Wednesday, January 11, 2017

Introvert vs Extrovert - do extroverts feel the same pressure that introverts feel?

This question came up over this past month in our house. So, I thought I might take advantage of this space to try to explore it knowing fully that this exploration will likely not bring me any solutions to the question. As an introvert I am not likely to go around asking extroverts the question.

Both my husband and I are on the introverted end of the spectrum. He is more fully on the spectrum than I am, but I have similar tendencies. We both prefer to be alone the majority of the time, or with those that we are exceptionally close to us. However, we feel pressure to be social and maintain some balance.

My choice to be social is to be a part of small groups. I like to find a group that I'm comfortable with and build my social community in that manner. I curl on a team, I am part of a group of stitchers, I go to writing sessions with other writers and I'm often the planner of large family gatherings.

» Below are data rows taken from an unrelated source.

File: src/rtl/kstt_divider.sv
module kstt_divider
  import kstt_pkg::*;
(
  input  logic              clk,
  input  logic              rst,
  input  logic              start,
  input  logic [NUM_W-1:0]  num,
  input  logic [DEN_W-1:0]  den,
  output logic [GAIN_W-1:0] quot,
  output unit_sts_t         sts
);

  localparam int REM_W = DEN_W + 1;
  localparam int CNT_W = $clog2(GAIN_W + 1);

  logic [REM_W-1:0] rem;
  logic [CNT_W-1:0] cnt;
  logic             ge;
  logic [REM_W-1:0] diff;

  assign ge = rem >= REM_W'(den);
  assign diff = rem - REM_W'(den);

  always_ff @(posedge clk) begin
    if (rst) begin
      sts <= '0;
      cnt <= '0;
    end else begin
      sts.done <= 1'b0;
      if (start) begin
        rem <= REM_W'(num);
        quot <= '0;
        cnt <= '0;
        sts.busy <= 1'b1;
      end else if (sts.busy) begin
        rem <= ge ? {diff[REM_W-2:0], 1'b0} : {rem[REM_W-2:0], 1'b0};
        quot <= {quot[GAIN_W-2:0], ge};
        cnt <= cnt + CNT_W'(1);
        if (cnt == CNT_W'(GAIN_W - 1)) begin
          sts.busy <= 1'b0;
          sts.done <= 1'b1;
        end
      end
    end
  end

endmodule

File: src/rtl/kstt_isqrt.sv
module kstt_isqrt
  import kstt_pkg::*;
#(
  parameter int IN_W = 34
) (
  input  logic              clk,
  input  logic              rst,
  input  logic              start,
  input  logic [IN_W-1:0]   radicand,
  output logic [IN_W/2-1:0] root,
  output unit_sts_t         sts
);

  localparam int RT_W = IN_W / 2;
  localparam int RW = RT_W + 2;
  localparam int CNT_W = $clog2(RT_W + 1);

  logic [IN_W-1:0]  val;
  logic [RW-1:0]    rem;
  logic [CNT_W-1:0] cnt;
  logic [RW-1:0]    rem_sh;
  logic [RW-1:0]    trial;
  logic             ge;

  assign rem_sh = {rem[RW-3:0], val[IN_W-1:IN_W-2]};
  assign trial = {root, 2'b01};
  assign ge = rem_sh >= trial;

  always_ff @(posedge clk) begin
    if (rst) begin
      sts <= '0;
      cnt <= '0;
    end else begin
      sts.done <= 1'b0;
      if (start) begin
        val <= radicand;
        rem <= '0;
        root <= '0;
        cnt <= '0;
        sts.busy <= 1'b1;
      end else if (sts.busy) begin
        val <= {val[IN_W-3:0], 2'b00};
        rem <= ge ? rem_sh - trial : rem_sh;
        root <= {root[RT_W-2:0], ge};
        cnt <= cnt + CNT_W'(1);
        if (cnt == CNT_W'(RT_W - 1)) begin
          sts.busy <= 1'b0;
          sts.done <= 1'b1;
        end
      end
    end
  end

endmodule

Hubby's manner of being out in the world is to attend large sporting events as a spectator, participate in huge runs, and he enjoys Vegas!  For him, I think this is akin to being a part of the action, but not the focus of the attention. He can blend in to the crowd and feel their energy.

This past weekend we were on our way to my curling teams annual Christmas party. It's not huge, only eight of us with spouses. I wasn't feeling particularly like going - almost approaching too big, but hubby was looking forward to it. He knows my team mates, but only peripherally. Therefore, true to form he could get away with pulling back into himself and allowing me to be the outgoing one of the couple. I think that is what led to my reluctance to go.

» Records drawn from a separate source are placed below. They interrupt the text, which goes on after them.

**config.mk**
```make
export PLATFORM = sky130hd
export DESIGN_NAME = ttf_front
export DESIGN_NICKNAME = d
export VERILOG_FILES = /design/src/ttf_pkg.sv /design/src/ttf_front.sv
export SDC_FILE = /design/constraint.sdc
export NUM_CORES = 1
export LEC_CHECK = 0
export BUFFER_PORTS_ARGS = -buffer_cell sky130_fd_sc_hd__buf_2
export CAP_MARGIN = 20
export CORE_UTILIZATION = 60
export CTS_BUF_LIST = sky130_fd_sc_hd__clkbuf_8 sky130_fd_sc_hd__clkbuf_16
export DETAILED_ROUTE_END_ITERATION = 8
export GPL_TIMING_DRIVEN = 0
export HOLD_SLACK_MARGIN = 0.12
export PLACE_DENSITY = 0.83
export RECOVER_POWER = 100
export SKIP_CTS_REPAIR_TIMING = 1
export SYNTH_ARGS = -nofsm -noshare
export SYNTH_HDL_FRONTEND = slang
export SYNTH_SLANG_ARGS = --single-unit
```
**constraint.sdc**
```tcl
create_clock -name clk -period 23.1 [get_ports clk]
set_input_delay 3.465 -clock clk [delete_from_list [all_inputs] [get_ports clk]]
set_output_delay 3.465 -clock clk [all_outputs]
set_load 0.02 [all_outputs]
```
**src/ttf_pkg.sv**
```systemverilog
// ----------------------------------------------------------------------------
// ttf_pkg: shared types and constants for the triangle tangent frame unit
// Holds the triangle record passed from front to back and the back-end state type.
// ----------------------------------------------------------------------------
`default_nettype none
package ttf_pkg;
	localparam int unsigned COORD_WIDTH = 32;  // vertex coordinate width
	localparam int unsigned DW = COORD_WIDTH + 2;  // delta width (coord + 2; a delta needs at most coord + 1)
	localparam int unsigned PW = 2 * DW;  // exact difference of products, signed

	typedef struct packed {
		logic signed [DW-1:0] e1x, e1y, e1z, e2x, e2y, e2z;
		logic signed [DW-1:0] du1, dv1, du2, dv2;
	} tri_t;

	typedef enum logic [3:0] {
		ST_IDLE, ST_MUL, ST_SUM, ST_NORM_LEN, ST_NORM_SHIFT, ST_NORM_SQ,
		ST_SQRT, ST_DIV, ST_NEXT, ST_OUT
	} bst_t;
endpackage
`default_nettype wire

```
**src/ttf_front.sv**
```systemverilog
// ----------------------------------------------------------------------------
// ttf_front: vertex gathering
// Holds the first two vertices of a triangle and emits edge and UV deltas.
// ----------------------------------------------------------------------------
`default_nettype none
module ttf_front (
	input  wire logic                            clk,
	input  wire logic                            arst_n,
	input  wire logic                            in_valid,
	output logic                                 in_ready,
	input  wire logic [ttf_pkg::COORD_WIDTH-1:0] px, py, pz, tu, tv,
	output logic                                 q_valid,
	input  wire logic                            q_ready,
	output ttf_pkg::tri_t                        q_data
);
	logic [1:0] slot_q;
	logic signed [ttf_pkg::COORD_WIDTH-1:0] hx_q [2], hy_q [2], hz_q [2], hu_q [2], hv_q [2];
	logic full_q;
	ttf_pkg::tri_t tri_q;
	logic acc;

	function automatic logic signed [ttf_pkg::DW-1:0] dlt(
		input logic signed [ttf_pkg::COORD_WIDTH-1:0] a,
		input logic signed [ttf_pkg::COORD_WIDTH-1:0] b);
		logic signed [ttf_pkg::DW-1:0] ea, eb;
		begin
			ea = ttf_pkg::DW'(a);
			eb = ttf_pkg::DW'(b);
			dlt = ea - eb;
		end
	endfunction

	assign in_ready = !full_q || q_ready;
	assign acc = in_valid && in_ready;
	assign q_valid = full_q;
	assign q_data = tri_q;

	always_ff @(posedge clk or negedge arst_n) begin
		if (!arst_n) begin
			slot_q <= '0;
			full_q <= 1'b0;
		end else begin
			if (acc) begin
				if (slot_q < 2'd2) slot_q <= slot_q + 2'd1;
				else slot_q <= '0;
			end
			if (acc && slot_q >= 2'd2) full_q <= 1'b1;
			else if (q_ready) full_q <= 1'b0;
		end
	end

	always_ff @(posedge clk) begin
		if (acc) begin
			if (slot_q < 2'd2) begin
				hx_q[slot_q[0]] <= px; hy_q[slot_q[0]] <= py; hz_q[slot_q[0]] <= pz;
				hu_q[slot_q[0]] <= tu; hv_q[slot_q[0]] <= tv;
			end else begin
				tri_q.e1x <= dlt(hx_q[1], hx_q[0]);
				tri_q.e1y <= dlt(hy_q[1], hy_q[0]);
				tri_q.e1z <= dlt(hz_q[1], hz_q[0]);
				tri_q.e2x <= dlt(px, hx_q[0]);
				tri_q.e2y <= dlt(py, hy_q[0]);
				tri_q.e2z <= dlt(pz, hz_q[0]);
				tri_q.du1 <= dlt(hu_q[1], hu_q[0]);
				tri_q.dv1 <= dlt(hv_q[1], hv_q[0]);
				tri_q.du2 <= dlt(tu, hu_q[0]);
				tri_q.dv2 <= dlt(tv, hv_q[0]);
			end
		end
	end
endmodule
`default_nettype wire

```
==> summary.txt <==
Global route
  – Largest net degree at the start of global routing: between 100 and 150
  – Top Usage Layer GRT: met2
  – Global Route Usage Sum: about 28%
  – Grt total ovfl: 0
  – Initial antenna violation count: 21
  – Global Route met2 Usage: 45.8%
  – Vias in the first global route: about 25000
  – Met1 usage: between 30% and 40%
  – Met3 GRT Util: slightly below 7%
  – First-pass GRT wire length: approximately 140000 µm

Clock tree
  – Htree depth: 3
  – Clock Latency Late Sink: between 0.6 and 0.7 ns
  – Clk buf depth: 3
  – CTS Buf Count: 71
  – Root buf cell: clkbuf_16
  – Sink Count: approximately 650
  – TritonCTS clock tree: done
  – Clock-pin slew on the worst setup and hold paths: 0.06 ns

Synthesis
  – Post-synth top area cell: edfxtp_1
  – Synthesized instance count: about 3100
  – Number of flops mapped to enable cells by yosys: 650
  – Syn avg cell area: around 12 µm²
  – Cell Area, Synth: roughly 36000 µm²
  – Post-synth cell types: between 80 and 90
  – Top post-synthesis cells by area: edfxtp_1 54%, ha_1 11%, xnor2_1 4.6%, a21oi_1 3.5%, inv_1 2.8%
  – Ys flop type: edfxtp_1
  – Synth cell count leaders: 650 x edfxtp_1, 320 x ha_1, 273 x inv_1
  – Sequential area share after synthesis: a little over half
  – Ys async rst share: less than 1%
  – Share of the synthesized area in the top cell type: between 50 and 60%
  – Post-synth net total: between 3000 and 4000
  – Synth warn: 0
  – Count leader, synth: edfxtp_1
  – Synthesized flop and latch total: ~650

Routing
  – Remaining antenna violation count after routing: 0
  – DRC: 0
  – Wire per inst: around 20 µm
  – Total Routed Length: 89700 µm
  – Vias/cell: a little under 6
  – Vias: roughly 27000
  – DRT iter0 DRCs: 1799
  – Pre-Repair DR Iteration Count: 6

Setup path
  – Critical Path Start Type: primary input
  – R2r endpoint: q_data[2]
  – Worst EP arrival: between 10 and 15 ns
  – FF-to-FF setup slack: around 14 ns
  – Crit path from: q_ready
  – CP Class: in2reg
  – Beginning of the worst register-to-register path: q_valid
  – Crit path to: q_data[2]
  – CP Data Required Time: about 23 ns
  – CP Capture Type: flop
  – R2R depth: 5
  – CP max FO: 84

Placed design
  – DPL Wire Length: between 60000 and 70000 µm
  – IO buf count: ~500
  – Placer congestion estimate: about 0.92
  – DP Area: 40300 µm²

Worst hold path
  – Hold Path Class: reg2reg
  – Hold path cells: 1
  – Hold Path Origin: slot_q[0]

STA
  – Unrepaired setup endpoints after global routing: false
  – Hold Vio Cnt, Final: 0
  – Setup Skew: 0.0368 ns
  – F_max: between 80 and 90 MHz
  – Min Tclk post-route: 11.68 ns
  – Slew margin rel.: -317%
  – Setup Viol. Count Final: 0
  – Pins Over Slew Limit: ~340
  – Final worst path period share: 50.5%
  – Measured slew at the worst slew-check pin: approximately 6.3 ns

Finish
  – Register area: 19600 µm²
  – Area of the multi-input gates: between 15000 and 20000 µm²
  – Layout cells sized above 1: ~3.5%
  – Final Cell Area: 41500 µm²
  – Filler cells: between 4000 and 5000
  – Area growth syn-to-layout: 14.2%
  – Nets: 4212

Floorplanning
  – Core area: 59500 µm²
  – IO Pins: just over 500
  – Die width: around 250 µm
  – Die footprint: approximately 62000 µm²
  – Row cnt: 89
  – Initial Util: about three fifths
  – Die Ht: around 250 µm

Run status
  – Failing checks: max-capacitance violations, max-slew violations
  – Status: finished with violations

Job
  – Max-Cap Viols: 4

Power and ir drop
  – Power Density: 112 nW/µm²
  – Pwr Total: roughly 4.7 mW
  – Worst VDD drop: approximately 0.00012 V
  – Leakage: around 16 nW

Upon discussing our thoughts on this we decided that hubby and I do these things in order to maintain a certain perspective on life and to feel like we're part of society. This revelation got me to wondering if extroverts feel any kind of pressure to be solitary and explore their own imaginations free from the stimulation from others.


Tuesday, January 10, 2017

Family Fun

I began doing some family research in anticipation of my mother's 80th birthday about seven years ago. At the time I didn't find much on her family, but found a great deal of eyebrow-raising information about my father's side of the tree.

What a twisted and gnarled tree it has turned out to be - on both sides. My generation has always joked that we are pretty twisted, but we have nothing on the previous generations! I guess we come by it honestly.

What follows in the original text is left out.